▼

[src/rtl/car_pkg.sv]
// Shared navigation definitions: FSM state codes, motor drive patterns and the
// obstacle priority decision used by the controller, display and sim-top blocks.
package car_pkg;

   typedef enum logic [2:0] {
      S_IDLE   = 3'd0,
      S_FWD    = 3'd1,
      S_DEAD   = 3'd2,
      S_TURN_L = 3'd3,
      S_TURN_R = 3'd4,
      S_REV    = 3'd5,
      S_HALT   = 3'd6
   } state_t;

   // Drive patterns packed as {lf, lr, rf, rr}
   localparam logic [3:0] DRV_OFF    = 4'b0000;
   localparam logic [3:0] DRV_FWD    = 4'b1010;
   localparam logic [3:0] DRV_TURN_L = 4'b0110;
   localparam logic [3:0] DRV_TURN_R = 4'b1001;
   localparam logic [3:0] DRV_REV    = 4'b0101;

   function automatic state_t dec(input logic f, input logic l,
                                  input logic r, input logic b);
      state_t s;
      if (!f)      s = S_FWD;
      else if (!l) s = S_TURN_L;
      else if (!r) s = S_TURN_R;
      else if (!b) s = S_REV;
      else         s = S_HALT;
      return s;
   endfunction

   function automatic logic [3:0] drive_pat(input state_t s);
      logic [3:0] d;
      case (s)
         S_FWD:    d = DRV_FWD;
         S_TURN_L: d = DRV_TURN_L;
         S_TURN_R: d = DRV_TURN_R;
         S_REV:    d = DRV_REV;
         default:  d = DRV_OFF;
      endcase
      return d;
   endfunction

endpackage

[src/rtl/pwm_gen.sv]
// Free-running PWM generator: p is high while the period counter is below duty.
module pwm_gen #(
   parameter int PWM_PERIOD = 1000
) (
   input  logic       clk,
   input  logic       rst_n,
   input  logic [9:0] duty,
   output logic       p
);

   localparam int CW = (PWM_PERIOD > 2) ? $clog2(PWM_PERIOD) : 1;
   localparam logic [CW-1:0] LAST = CW'(PWM_PERIOD - 1);

   logic [CW-1:0] cnt_q;

   always_ff @(posedge clk or negedge rst_n) begin
      if (!rst_n)             cnt_q <= '0;
      else if (cnt_q == LAST) cnt_q <= '0;
      else                    cnt_q <= cnt_q + 1'b1;
   end

   // duty >= PWM_PERIOD naturally yields a constant-on output
   assign p = (32'(cnt_q) < 32'(duty));

endmodule

[src/rtl/car_nav_ctrl.sv]
// Priority navigation FSM driving two H-bridge channels, with a dead-time stop
// between every pair of drive states and PWM-gated motor enables.
module car_nav_ctrl
   import car_pkg::*;
#(
   parameter int DEAD_T     = 50000,
   parameter int TURN_T     = 2000000,
   parameter int REV_T      = 4000000,
   parameter int PWM_PERIOD = 1000,
   parameter int CNT_W      = 23
) (
   input  logic       clk,
   input  logic       rst_n,
   input  logic       en,
   input  logic       f,
   input  logic       l,
   input  logic       r,
   input  logic       b,
   input  logic [9:0] duty,
   output logic       lf,
   output logic       lr,
   output logic       rf,
   output logic       rr,
   output logic [2:0] state_o,
   output logic       busy
);

   localparam logic [CNT_W-1:0] DEAD_LAST = CNT_W'(DEAD_T - 1);
   localparam logic [CNT_W-1:0] TURN_LAST = CNT_W'(TURN_T - 1);
   localparam logic [CNT_W-1:0] REV_LAST  = CNT_W'(REV_T - 1);

   logic             p;
   state_t           state_q, state_d;
   logic [CNT_W-1:0] cnt_q, cnt_d;
   logic [3:0]       drv_q, drv_d;
   logic             busy_q, busy_d;

   pwm_gen #(.PWM_PERIOD(PWM_PERIOD)) u_pwm (
      .clk   (clk),
      .rst_n (rst_n),
      .duty  (duty),
      .p     (p)
   );

   always_comb begin
      state_d = state_q;
      cnt_d   = '0;
      if (!en) begin
         state_d = S_IDLE;
      end else begin
         case (state_q)
            S_IDLE: state_d = S_DEAD;
            S_DEAD: begin
               if (cnt_q == DEAD_LAST) state_d = dec(f, l, r, b);
               else                    cnt_d   = cnt_q + 1'b1;
            end
            S_FWD:  if (f) state_d = S_DEAD;
            S_TURN_L, S_TURN_R: begin
               if (cnt_q == TURN_LAST) state_d = S_DEAD;
               else                    cnt_d   = cnt_q + 1'b1;
            end
            S_REV: begin
               if (b || cnt_q == REV_LAST) state_d = S_DEAD;
               else                        cnt_d   = cnt_q + 1'b1;
            end
            S_HALT: if (!(f && l && r && b)) state_d = S_DEAD;
            default: state_d = S_IDLE;
         endcase
      end
      // Outputs are derived from the next state so they change with state_o
      drv_d  = drive_pat(state_d) & {4{p}};
      busy_d = (state_d == S_DEAD) || (state_d == S_TURN_L) ||
               (state_d == S_TURN_R) || (state_d == S_REV);
   end

   always_ff @(posedge clk or negedge rst_n) begin
      if (!rst_n) begin
         state_q <= S_IDLE;
         cnt_q   <= '0;
         drv_q   <= DRV_OFF;
         busy_q  <= 1'b0;
      end else begin
         state_q <= state_d;
         cnt_q   <= cnt_d;
         drv_q   <= drv_d;
         busy_q  <= busy_d;
      end
   end

   assign lf      = drv_q[3];
   assign lr      = drv_q[2];
   assign rf      = drv_q[1];
   assign rr      = drv_q[0];
   assign state_o = state_q;
   assign busy    = busy_q;

endmodule
[config.mk]
export PLATFORM = sky130hd
export DESIGN_NAME = car_nav_ctrl
export DESIGN_NICKNAME = d
export VERILOG_FILES = /design/src/rtl/car_pkg.sv /design/src/rtl/pwm_gen.sv /design/src/rtl/car_nav_ctrl.sv
export SDC_FILE = /design/constraint.sdc
export NUM_CORES = 1
export LEC_CHECK = 0
export CORE_ASPECT_RATIO = 0.9
export CORE_UTILIZATION = 50
export CTS_CLUSTER_DIAMETER = 60
export CTS_CLUSTER_SIZE = 12
export DETAILED_ROUTE_END_ITERATION = 7
export PLACE_DENSITY = 0.72
export SLEW_MARGIN = 40
export SYNTH_ARGS = -nofsm -noshare
export SYNTH_HDL_FRONTEND = slang
export SYNTH_SLANG_ARGS = --single-unit
[constraint.sdc]
create_clock -name clk -period 3.15 [get_ports clk]
set_clock_uncertainty 0.05 [all_clocks]
set_input_delay 0.4725 -clock clk [delete_from_list [all_inputs] [get_ports clk]]
set_output_delay 0.4725 -clock clk [all_outputs]
set_load 0.005 [all_outputs]
== Yosys cells after proc, flatten, opt, wreduce, memory -nomap -nowiden ==
Cells that the tools add are included.

* Register bits: 41
* Bits of input ports: 17
* Output and inout port bits: 8
* Word-level logic and storage cells: 51

* Add/subtract/negate cells: 2
* $lt $le $gt $ge: 1
* Eq/ne operators: 15
* Multiplexer cells: 18
* Bitwise gates (word level): 1
* Reduce and logical (&&, ||, !) cells: 9

{| class="wikitable"
|+ Operators by type and width
! operator !! count
|-
| 2-to-1 mux 23 bit || 4
|-
| case mux 23 bit (3 select lines) || 1
|-
| 2-to-1 mux 3 bit || 8
|-
| adder 23 x 1 -> 23 bit, second input constant || 1
|-
| == test 23 x 16 -> 1 bit, second input constant || 1
|-
| == test 23 x 21 -> 1 bit, second input constant || 1
|-
| == test 23 x 22 -> 1 bit, second input constant || 1
|-
| case mux 3 bit (6 select lines) || 1
|-
| case mux 4 bit (4 select lines) || 1
|-
| == test 3 bit, second input constant || 5
|-
| == test 3 x 2 -> 1 bit, second input constant || 4
|-
| adder 10 x 1 -> 10 bit, second input constant || 1
|-
| == test 10 bit, second input constant || 1
|-
| < comparator 10 bit || 1
|-
| 2-to-1 mux 10 bit || 1
|-
| == test 3 x 1 -> 1 bit, second input constant || 2
|-
| bitwise AND 4 bit || 1
|-
| logical OR 1 bit || 4
|-
| 2-to-1 mux 2 bit || 2
|-
| logical AND 1 bit || 3
|-
| zero test 3 bit || 1
|-
| OR reduction 2 bit || 1
|}

== Logic depth before layout (Yosys ltp) ==
Gate-level depths: netlist (run 1).

* Word-level depth: 11
* Depth in mapped cells: 9

== Modules after synthesis ==
From an unflattened synthesis (run 1), not the netlist that was laid out.

* Cell total of the unflattened synthesis: 253
* Area total of the unflattened synthesis: 2443.6 µm²

{| class="wikitable"
|+ Modules (own cells, without submodules)
! module !! times used !! cells each !! area each (µm²) !! seq. area each (µm²)
|-
| car_nav_ctrl || 1 || 176 || 1746.7 || 775.7
|-
| pwm_gen || 1 || 77 || 696.9 || 250.2
|}

== Worst setup path after synthesis (run 1) ==
Ideal clock, no wire load.

* Path kind: reg2reg
* Start point: reg cnt_q[0]
* End point: reg drv_q[0]
* Data arrival time: 1.993 ns
* Data required time: 2.981 ns
* Path slack: 0.988 ns
* Cell stages (with the launch flop): 9
* Clock period less this slack: 2.162 ns
* Path through: dfrtp_1 ha_1 and4_1 and4_1 a211o_1 a21oi_4 or3_4 ha_1 and2_1

* Cells in the longest elaborated chain, start to end: 8
* Elaborated cells between the ends (all ways): 15

{| class="wikitable"
|+ RTL lines
! what !! RTL line !! RTL
|-
| from (decl) || car_nav_ctrl.sv:34 || <nowiki>logic [CNT_W-1:0] cnt_q, cnt_d;</nowiki>
|-
| from (signal assigned) || car_nav_ctrl.sv:84 || <nowiki>cnt_q <= cnt_d;</nowiki>
|-
| == test 23 x 22 -> 1 bit || car_nav_ctrl.sv:63 || <nowiki>if (b || cnt_q == REV_LAST) state_d = S_DEAD;</nowiki>
|-
| logical OR 1 bit || car_nav_ctrl.sv:63 ||
|-
| 2-to-1 mux 3 bit || car_nav_ctrl.sv:63 ||
|-
| case mux 3 bit (6 select lines) (*) || car_nav_ctrl.sv:51 || <nowiki>case (state_q)</nowiki>
|-
| 2-to-1 mux 3 bit (*) || car_nav_ctrl.sv:48 || <nowiki>if (!en) begin</nowiki>
|-
| == test 3 bit, or another cell as far along || car_pkg.sv:35 || <nowiki>case (s)</nowiki>
|-
| case mux 4 bit (4 select lines) (*) || car_pkg.sv:35 ||
|-
| bitwise AND 4 bit (*) || car_nav_ctrl.sv:71 || <nowiki>drv_d = drive_pat(state_d) & {4{p}};</nowiki>
|-
| named net drv_d[0] || car_nav_ctrl.sv:35 || <nowiki>logic [3:0] drv_q, drv_d;</nowiki>
|-
| to (signal assigned) || car_nav_ctrl.sv:85 || <nowiki>drv_q <= drv_d;</nowiki>
|-
| to (decl) || car_nav_ctrl.sv:35 ||
|}

The timed path passes the listed nets; every way through them passes the cells marked *.

== Worst setup path after layout (run 1) ==
* Start point: in duty[5]
* End point: reg drv_q[1]

* Cells in the longest elaborated chain, start to end: 2

{| class="wikitable"
|+ RTL lines
! what !! RTL line !! RTL
|-
| from (decl) || car_nav_ctrl.sv:19 || <nowiki>input logic [9:0] duty,</nowiki>
|-
| < comparator 10 bit || pwm_gen.sv:23 || <nowiki>assign p = (32'(cnt_q) < 32'(duty));</nowiki>
|-
| bitwise AND 4 bit || car_nav_ctrl.sv:71 ||
|-
| named net drv_d[1] || car_nav_ctrl.sv:35 ||
|}

The timed path passes the listed nets, and every way through them passes these cells.

==> reports/metrics.sh, run 1 <==
POST_CTS.REPAIR.SETUP_BUFFERS=0
PLACE.DETAILED.INSTANCES=329
R2R_SLACK_NS=0.68
PWR_DENSITY_CELL_nW_PER_UM2=345.5
CRITICAL_PATH_CLASS='primary input to flip-flop'
REMAINING_DRC_ERRORS=0
FINISH.NET_COUNT=303
YOSYSSEQAREASHARE_PCT=41.88
DRT_ITER0_MARKERS=83
WORST_R2R_STARTPOINT='u_pwm.cnt_q[5]$_DFF_PN0_'
CTS_NUM_SINKS=41
YOSYS-TOP-CELLS-AREA='dfrtp_1 42%, xor2_1 6.4%, ha_1 6.1%'
LAYOUT_MIN_CYCLE_TIME_NS=2.642
POSTLAYOUTCELLAREA_SQ_UM=2830
HOLDBUFCOUNTCTS=0
CTS.CLK_SLEW.WORST_PATHS_NS=0.07
GRT_FIRST_PASS_WIRELENGTH_UM=7997
SHARE_SEQ_OF_TOTAL_POWER_PCT=54.4
ROUTE.VIAS.TOTAL=1813
YS.WARNINGS.COUNT=0
SYNTH_ENABLE_FLOP_CELLS=0
CTS_BUFFERS=5
POWER_REPORT.INTERNAL_TOTAL_mW=0.7582
FMAX_MHz=378.5
PLACED_CELL_AREA_SQ_UM=2729
SYNTHFLOPTYPE='dfrtp_1'
ALL_LAYER_GLOBAL_ROUTING_USAGE_PCT=21.14
FINAL-MAX-SLEW-VIOLATION-COUNT=0
SYNTH_LARGEST_TYPE_AREA_FRACTION_PCT=41.88
H-TREE-DEPTH=2
DP_HPWL_UM=3293
HOLD_PATH.CLASS='primary input to asynchronous set/reset pin'
FINALWIRELENGTH_UM=4525
YOSYSUNIQUECELLTYPES=47
AREA.GROWTH.SYNTH_TO_FINAL_PCT=15.53
LIBRARY_CELL_WITH_THE_LARGEST_SUMMED_AREA_AFTER_SYNTHESIS='dfrtp_1'
I_O_PIN_TOTAL=25
SYNTH_ASYNC_SR_FLOP_SHARE_PCT=100.0
TIMING.CRITICAL_PATH.FROM_TYPE='primary input'
FINAL-INSTANCE-COUNT-EXCL-FILL=337
POWER.COMBINATIONAL.FRACTION_PCT=6.8
CTS_ROOT_BUFFER='clkbuf_8'
DRTANTENNAVIOLNETS=0
ROUTED_WIRE_LENGTH_PER_INSTANCE_UM=13.43
YOSYS_REGISTER_BITS=41
DRTPASS1ITERATIONS=4
POST_SYNTH_INSTANCE_AREA_SQ_UM=2450
ROW_COUNT=23
CHIPWIDTH_UM=75.79
STATUS='complete, no violations'
MAXCAPVIOLCOUNT=0
NUM_ANTENNA_CELLS=0
SETUP.WORST_PATH.END_CLASS='flip-flop'
CTS-ROOT-TO-SINK-BUFFERS=2
FINALWEIGHTEDCONGESTION=0.8523
STARTPOINT='duty[5]'
SETUP_VIOL_COUNT_FINAL=0
FP.COREAREA_SQ_UM=4576
FRACTION_OF_FINAL_LAYOUT_CELLS_SIZED_BEYOND_DRIVE_STRENGTH_1_PCT=15.27
RSZ0062_AT_GRT='false'
POST-ROUTE-PERIOD-UTIL_PCT=83.88
CRITPATHMAXSTAGEDELAY_NS=0.49
IO_BUFFERS=24
FLOORPLAN.INITIALDENSITY_PCT=53.54
TIMING_HOLD_VIOLATIONS_FINAL=0
CRIT-REG2REG-CAPTURE='drv_q[1]$_DFF_PN0_'
LATEST_CLOCK_ARRIVAL_WITHIN_THE_WORST_SKEW_PAIR_NS=0.31
TRITONCTS_CLOCK_TREE='built'
IR_WORST_VDD_mV=0.1873
TIMING.REG2REG.WORST_PATH_DEPTH=6
WORSTMARGINPINSLEW_NS=0.5052
GRT_ANTENNA_BEFORE_REPAIR=0
WORST-ENDPOINT-ARRIVAL_NS=2.81
SYN_AREA_PER_CELL_SQ_UM=9.839
CRITICAL_PATH_REQUIRED_NS=3.32
SETUP-TNS-FINAL_NS=0
CRIT_PATH_CELL_TRACE='clkdlybuf4s50_1 > inv_1 > ha_1 > a2111oi_2 > o211ai_1 > a221oi_1 > o311ai_1 > nor3b_1'
TOTAL_CONGESTION_OVERFLOW_AFTER_GLOBAL_ROUTING=0
CRITPATHMAXFANOUT=3
FIRST_GLOBAL_VIAS=1763
SYNTH_CELLS=249
CTS-RESIZED-GATES=0
DIE_HEIGHT_UM=68.41
WORST_PATH_MAX_DELAY_CELL='a221oi_1'
DETAIL_ROUTE.VIAS_PER_CELL=5.380
POWER.SHARE.SWITCHING_PCT=22.47
POWER.STATIC_LEAKAGE_nW=1.214
SWITCHING_POWER_OF_THE_NETS_mW=0.2198
LARGEST_NET_DEGREE_AT_THE_START_OF_GLOBAL_ROUTING=42
DESIGN.DIE.AREA_SQ_UM=5184
SYN-NUM-NETS=278
SHARE_OF_POWER_BURNED_IN_THE_CLOCK_NETWORK_PCT=38.8
WORST_SLEW_MARGIN_REL_PCT=66.32
==> how the worst max path moves through the flow <==
stage / end / cells after the start
CTS: drv_q[1]$_DFF_PN0_ / 8
floorplan: drv_q[0]$_DFF_PN0_ / 8
global route: drv_q[1]$_DFF_PN0_ / 8
finish: drv_q[1]$_DFF_PN0_ / 8
detailed placement: drv_q[1]$_DFF_PN0_ / 8
global placement: drv_q[1]$_DFF_PN0_ / 8
==> through the flow <==
| stage | hold WS, ns | setup WS (ns) | utilization (%) | power (mW) |
|---|---|---|---|---|
| after CTS | 0.1048 | 0.5491 | 61.85 | 0.9920 |
| after floorplan | 0.1269 | 0.9882 | - | 0.5712 |
| after global routing | 0.1284 | 0.2666 | 61.85 | 1.017 |
| after global placement | 0.4273 | 0.4135 | 59.58 | 0.6081 |
| after detailed placement | 0.4282 | 0.2276 | 59.64 | 0.6101 |
| final | 0.07704 | 0.5078 | 61.85 | 0.9780 |
==> synthesized netlist by cell type (2+ instances only) <==
library cell and number:
buf_6 2, nor3b_1 2, nor2_2 19, nor2_1 18, o211ai_1 2, nand2_1 14, a21o_1 2, nor4b_2 2
and3_1 7, nor2b_1 3, o21ai_0 2, nand2b_1 4, a211oi_1 2, nor3_1 6, inv_1 14, buf_2 2
nor4_1 3, o31ai_1 2, ha_1 12, a31o_2 2, nand3_1 17, and4_1 8, a31oi_1 2, xnor2_1 11
clkbuf_1 3, a21oi_1 4, and2_1 2, dfrtp_1 41, nand4_1 6, xor2_1 18
==> critical path: cells and delay by family <==
family | cells | cell delay [ns]
buffers and inverters | 2 | 0.49
AOI/OAI and AO/OA | 4 | 1.33
and+or+nand+nor | 1 | 0.21
adders and majority gates | 1 | 0.31
==> per-layer routing <==
| layer | wire [um] | track usage [%] | up-vias |
|---|---|---|---|
| li1 | - | - | 917 |
| met1 | 2270 | 28.66 | 865 |
| met2 | 2029 | 31.97 | 24 |
| met3 | 160 | 6.627 | 7 |
| met4 | 65 | 6.944 | 0 |
| met5 | 0 | 0 | - |
==> power by group through the flow <==
stage | sequential, mW | clock (mW) | combinational [mW]
floorplan | 0.541 | 0 | 0.0307
global placement | 0.542 | 0 | 0.0662
detailed placement | 0.542 | 0 | 0.0679
CTS | 0.532 | 0.392 | 0.0683
global route | 0.532 | 0.410 | 0.0753
finish | 0.532 | 0.380 | 0.0665
==> layout make-up <==
| type | instances | area (sq um) |
|---|---|---|
| sequential | 41 | 1026 |
| tap | 62 | 77.57 |
| clock buffer | 7 | 96.34 |
| inverter | 15 | 56.30 |
| clock inverter | 1 | 5.005 |
| timing repair buffer | 25 | 245.2 |
| fill | 382 | 1745 |
| multi-input combinational | 186 | 1324 |
==> cells by family after synthesis <==
kind of cell	count (synthesis)	share of synthesized area, %
and+or+nand+nor	119	28.45
DFF	41	41.88
xor gates and xnor gates	29	10.37
AOI/OAI and AO/OA	26	9.091
buffers and inverters	22	4.086
adders and majority gates	12	6.129
==> state kept, by name, indices dropped and copies added (netlist names) <==
name / cells
busy: 1
cnt_q: 23
drv_q: 4
state_o: 3
u_pwm.cnt_q: 10
==> cells in the final DEF, fill, tap and decap left out, types with 2 or more instances in the layout <==
master / Yosys / layout
nor4b_2: 2 / 2
o21ai_0: 2 / 2
a21oi_1: 4 / 4
nand4_1: 6 / 6
nor2_2: 19 / 19
buf_4: 0 / 2
nand2_1: 14 / 14
a31o_2: 2 / 2
dfrtp_1: 41 / 41
a31oi_1: 2 / 2
nor2_1: 18 / 18
and3_1: 7 / 7
a211oi_1: 2 / 2
ha_1: 12 / 12
clkbuf_8: 0 / 7
nor4_1: 3 / 3
nand3_1: 17 / 17
inv_1: 14 / 14
and2_1: 2 / 2
nor3_1: 6 / 6
xor2_1: 18 / 18
nor3b_1: 2 / 2
nand2b_1: 4 / 4
nor2b_1: 3 / 3
and4_1: 8 / 8
o211ai_1: 2 / 2
clkdlybuf4s50_1: 0 / 23
o31ai_1: 2 / 2
a21o_1: 2 / 2
xnor2_1: 11 / 11
Power figures use the tool's default switching activity.
==> run 2, diff against run 1 <==
- clock period: 3.15 -> 2.7 ns (I/O delays scaled with it)
==> run 2 against run 1 <==
Net effect: clock power rose by 5.8%; critical endpoint unchanged; highest routed layer unchanged; critical path depth unchanged; sequential power grew 17%.
==> reports/metrics.sh, run 2 (synthesis results as in run 1) <==
POWER_REPORT.INTERNAL_TOTAL_mW=0.8610
POST-ROUTE-PERIOD-UTIL_PCT=89.87
ROUTE.VIAS.TOTAL=1877
WORST_R2R_STARTPOINT='cnt_q[0]$_DFF_PN0_'
POWER.COMBINATIONAL.FRACTION_PCT=7.6
SHARE_SEQ_OF_TOTAL_POWER_PCT=56.0
ALL_LAYER_GLOBAL_ROUTING_USAGE_PCT=20.79
SETUP_VIOL_COUNT_FINAL=0
CRITICAL_PATH_CLASS='primary input to flip-flop'
CTS_BUFFERS=5
SETUP.WORST_PATH.END_CLASS='flip-flop'
CHIPWIDTH_UM=75.79
CTS_ROOT_BUFFER='clkbuf_8'
ROUTED_WIRE_LENGTH_PER_INSTANCE_UM=13.99
FINAL-MAX-SLEW-VIOLATION-COUNT=0
CTS.CLK_SLEW.WORST_PATHS_NS=0.07
FINAL_CELL_MIX='41 x dfrtp_1, 23 x clkdlybuf4s50_1, 19 x nor2_2'
SWITCHING_POWER_OF_THE_NETS_mW=0.2464
MAXCAPVIOLCOUNT=0
DP_HPWL_UM=3380
TRITONCTS_CLOCK_TREE='built'
NUM_ANTENNA_CELLS=0
FINISH.NET_COUNT=306
GRT_FIRST_PASS_WIRELENGTH_UM=7955
SHARE_OF_POWER_BURNED_IN_THE_CLOCK_NETWORK_PCT=36.3
FRACTION_OF_FINAL_LAYOUT_CELLS_SIZED_BEYOND_DRIVE_STRENGTH_1_PCT=15.88
FINALWIRELENGTH_UM=4741
LARGEST_REGISTER_FFS=23
STATUS='complete, no violations'
FINAL-INSTANCE-COUNT-EXCL-FILL=339
POSTLAYOUTCOREUTIL_PCT=62.59
WORST-ENDPOINT-ARRIVAL_NS=2.58
GRT_ANTENNA_BEFORE_REPAIR=0
DRTPASS1ITERATIONS=4
R2R_SLACK_NS=0.34
DRTANTENNAVIOLNETS=0
CRITPATHMAXFANOUT=3
DIE_HEIGHT_UM=68.41
MOSTFREQUENTLAYOUTCELL='dfrtp_1'
HOLD_PATH.CLASS='primary input to asynchronous set/reset pin'
SETUP-TNS-FINAL_NS=0
AREA.GROWTH.SYNTH_TO_FINAL_PCT=16.91
ROW_COUNT=23
IR_WORST_VDD_mV=0.2318
PLACE.DETAILED.INSTANCES=330
H-TREE-DEPTH=2
LAYOUT_MIN_CYCLE_TIME_NS=2.427
CTS-ROOT-TO-SINK-BUFFERS=2
WORSTMARGINPINSLEW_NS=0.5198
TIMING.CRITICAL_PATH.FROM_TYPE='primary input'
DRT_ITER0_MARKERS=87
CRIT-REG2REG-CAPTURE='drv_q[0]$_DFF_PN0_'
I_O_PIN_TOTAL=25
PWR_DENSITY_CELL_nW_PER_UM2=386.7
STARTPOINT='duty[5]'
FINAL_WORST_HOLD_SLACK_NS=0.03115
DESIGN.DIE.AREA_SQ_UM=5184
TIMING_HOLD_VIOLATIONS_FINAL=0
REMAINING_DRC_ERRORS=0
MAX_FLOP_REGISTER='cnt_q'
P_TOTAL_mW=1.107
LATEST_CLOCK_ARRIVAL_WITHIN_THE_WORST_SKEW_PAIR_NS=0.29
CTS_NUM_SINKS=41
POWER.SHARE.SWITCHING_PCT=22.25
FP.COREAREA_SQ_UM=4576
FLOORPLAN.INITIALDENSITY_PCT=53.54
LARGESTREGISTERS='cnt_q (23), u_pwm.cnt_q (10), drv_q (4)'
LARGEST_NET_DEGREE_AT_THE_START_OF_GLOBAL_ROUTING=42
FMAX_MHz=412.1
RSZ0062_AT_GRT='false'
POWER.STATIC_LEAKAGE_nW=1.231
FIRST_GLOBAL_VIAS=1701
CRITICAL_PATH_REQUIRED_NS=2.85
FINALWEIGHTEDCONGESTION=0.8665
CAPTURE_POINT_OF_THE_WORST_PATH='drv_q[1]$_DFF_PN0_'
IO_BUFFERS=24
TIMING.REG2REG.WORST_PATH_DEPTH=8
WORST_SLEW_MARGIN_REL_PCT=65.35
DETAIL_ROUTE.VIAS_PER_CELL=5.537
TOTAL_CONGESTION_OVERFLOW_AFTER_GLOBAL_ROUTING=0
HOLDBUFCOUNTCTS=0
-- run 2: cell types whose count changed in the layout (fill, tap and decap cells not counted), sizes merged --
cell    before  now
buf          2    5
clkinv       1    0
-- run 2: routing by layer --
| layer | global-route usage (%) | vias up | routed length, um |
|---|---|---|---|
| met4 | 6.713 | 0 | 56 |
| li1 | - | 928 | - |
| met5 | 0 | - | 0 |
| met1 | 29.89 | 893 | 2398 |
| met3 | 4.124 | 7 | 205 |
| met2 | 31.19 | 49 | 2080 |
-- run 2: layout make-up --
| class | count | area (sq um) |
|---|---|---|
| fill | 381 | 1712 |
| timing repair buffer | 28 | 287.8 |
| multi-input combinational | 186 | 1330 |
| inverter | 15 | 56.30 |
| clock buffer | 7 | 86.33 |
| tap | 62 | 77.57 |
| sequential | 41 | 1026 |
-- run 2: through the flow --
step / worst slack (ns) / cell area [sq um]
final: 0.2734 / 2864
after global routing: 0.06843 / 2864
after CTS: 0.1385 / 2823
after detailed placement: -0.1578 / 2736
after global placement: 0.03474 / 2734
after floorplan: 0.5382 / 2450
-- run 2: how the worst min path moves through the flow --
stage,end,from,depth (start not counted)
after CTS,cnt_q[11]$_DFF_PN0_,rst_n,1
final,state_o[2]$_DFF_PN0_,rst_n,1
after global routing,cnt_q[19]$_DFF_PN0_,rst_n,1
after detailed placement,state_o[2]$_DFF_PN0_,rst_n,1
after global placement,cnt_q[0]$_DFF_PN0_,cnt_q[0]$_DFF_PN0_,1
after floorplan,busy$_DFF_PN0_,rst_n,0
-- run 2: timing repair --
item	4_1_cts	5_1_grt
gates resized for setup	0	1
setup endpoints to repair	0	2
setup buffers	0	1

▲

▶ **What you will do**
Transcribe the lines above between the line holding "893 | 2398 |" and the line holding "186 | 1330 |", inclusive, exactly as they stand and with nothing added.

▶ **Written response**
| met1 | 29.89 | 893 | 2398 |
| met3 | 4.124 | 7 | 205 |
| met2 | 31.19 | 49 | 2080 |
-- run 2: layout make-up --
| class | count | area (sq um) |
|---|---|---|
| fill | 381 | 1712 |
| timing repair buffer | 28 | 287.8 |
| multi-input combinational | 186 | 1330 |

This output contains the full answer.